__Prompt__: Would you please copy every line from the records that contains the word "cycle"?

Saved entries
[Start of Attachment]
==> src/rtl/lsu_load_return.sv <==
// Load-return stage. Queues up to DEPTH load descriptors in issue order,
// pairs each in-order memory response with the head descriptor, aligns and
// extends the data, and holds the result in a registered write-back port.
// Ports:
//   clk   in  clock, rising edge
//   rst   in  synchronous active-high reset
//   bus   slave modport of lsu_load_return_if (req, mem_rsp, flush, wb, err)
// req_ready and mem_rsp_ready are combinational from state and wb_ready;
// every other output is registered.
module lsu_load_return
    import lsu_pkg::*;
#(
    parameter int XLEN  = 32,
    parameter int DEPTH = 4,
    parameter int RA_W  = 5
) (
    input logic               clk,
    input logic               rst,
    lsu_load_return_if.slave  bus
);

    localparam int OFF_W = $clog2(XLEN / 8);
    localparam int AW    = $clog2(DEPTH);
    localparam int PW    = AW + 1;

    // Descriptor storage
    logic [RA_W-1:0]  q_rd   [DEPTH];
    lsu_size_t        q_size [DEPTH];
    logic             q_zext [DEPTH];
    logic [OFF_W-1:0] q_off  [DEPTH];
    logic [DEPTH-1:0] q_kill;

    // Pointers carry one extra MSB so full and empty are distinguishable.
    logic [PW-1:0] head;
    logic [PW-1:0] tail;
    logic [PW-1:0] count;
    logic [AW-1:0] head_idx;
    logic [AW-1:0] tail_idx;
    logic          full;
    logic          empty;

    // Output registers
    logic             wb_valid_q;
    logic [RA_W-1:0]  wb_rd_q;
    logic [XLEN-1:0]  wb_data_q;
    logic             err_valid_q;
    lsu_err_t         err_code_q;

    lsu_err_t         req_err;
    logic             req_fire;
    logic             enq;
    logic             rej;
    logic             rsp_fire;
    logic             rsp_live;
    logic [DEPTH-1:0] live_mask;
    logic [XLEN-1:0]  ext_data;

    assign count    = tail - head;
    assign head_idx = head[AW-1:0];
    assign tail_idx = tail[AW-1:0];
    assign full     = (count == PW'(DEPTH));
    assign empty    = (head == tail);

    assign bus.req_ready     = !full;
    assign bus.mem_rsp_ready = !empty && (!wb_valid_q || bus.wb_ready);

    // Descriptor legality: size/extension combination first, then alignment.
    always_comb begin
        logic size_ok;
        size_ok = 1'b0;
        unique case (bus.req_size)
            LSU_SIZE_B: size_ok = 1'b1;
            LSU_SIZE_H: size_ok = 1'b1;
            LSU_SIZE_W: size_ok = !bus.req_zero_ext || (XLEN == 64);
            LSU_SIZE_D: size_ok = !bus.req_zero_ext && (XLEN == 64);
        endcase
        req_err = LSU_ERR_NONE;
        if (!size_ok) begin
            req_err = LSU_ERR_SIZE;
        end else if ((4'(bus.req_offset) & (lsu_size_bytes(bus.req_size) - 4'd1)) != 4'd0) begin
            req_err = LSU_ERR_ALIGN;
        end
    end

    assign req_fire = bus.req_valid && !full;
    assign enq      = req_fire && (req_err == LSU_ERR_NONE);
    assign rej      = req_fire && (req_err != LSU_ERR_NONE);

    // A response consumed in the flush cycle counts as killed.
    assign rsp_fire = bus.mem_rsp_valid && bus.mem_rsp_ready;
    assign rsp_live = rsp_fire && !q_kill[head_idx] && !bus.flush;

    // Entries between head (inclusive) and tail (exclusive) are outstanding.
    always_comb begin
        live_mask = '0;
        for (int i = 0; i < DEPTH; i++) begin
            live_mask[i] = ({1'b0, AW'(i) - head_idx} < count);
        end
    end

    lsu_load_extract #(.XLEN(XLEN)) u_extract (
        .data     (bus.mem_rsp_data),
        .offset   (q_off[head_idx]),
        .size     (q_size[head_idx]),
        .zero_ext (q_zext[head_idx]),
        .result   (ext_data)
    );

    // Control state, kill bits and output registers
    always_ff @(posedge clk) begin
        if (rst) begin
            head        <= '0;
            tail        <= '0;
            q_kill      <= '0;
            wb_valid_q  <= 1'b0;
            wb_rd_q     <= '0;
            wb_data_q   <= '0;
            err_valid_q <= 1'b0;
            err_code_q  <= LSU_ERR_NONE;
        end else begin
            err_valid_q <= rej;
            err_code_q  <= rej ? req_err : LSU_ERR_NONE;

            if (rsp_fire) begin
                head <= head + PW'(1);
            end

            // The flush only marks entries already outstanding; the slot written
            // by a same-cycle enqueue is never among them (enqueue needs !full),
            // and the enqueue write below clears that slot's kill bit anyway.
            if (bus.flush) begin
                q_kill <= q_kill | live_mask;
            end
            if (enq) begin
                q_kill[tail_idx] <= 1'b0;
                tail             <= tail + PW'(1);
            end

            if (bus.flush) begin
                wb_valid_q <= 1'b0;
            end else if (rsp_live) begin
                wb_valid_q <= 1'b1;
                wb_rd_q    <= q_rd[head_idx];
                wb_data_q  <= ext_data;
            end else if (bus.wb_ready) begin
                wb_valid_q <= 1'b0;
            end
        end
    end

    // Descriptor payload needs no reset: an entry is only read once written.
    always_ff @(posedge clk) begin
        if (enq) begin
            q_rd[tail_idx]   <= bus.req_rd;
            q_size[tail_idx] <= bus.req_size;
            q_zext[tail_idx] <= bus.req_zero_ext;
            q_off[tail_idx]  <= bus.req_offset;
        end
    end

    assign bus.wb_valid  = wb_valid_q;
    assign bus.wb_rd     = wb_rd_q;
    assign bus.wb_data   = wb_data_q;
    assign bus.err_valid = err_valid_q;
    assign bus.err_code  = err_code_q;

    // Memory must never present a response with no load outstanding.
    a_rsp_when_empty: assert property (@(posedge clk) disable iff (rst)
        !(bus.mem_rsp_valid && empty));

endmodule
[End of Attachment]
__Answer space__:
    // A response consumed in the flush cycle counts as killed.
            // by a same-cycle enqueue is never among them (enqueue needs !full),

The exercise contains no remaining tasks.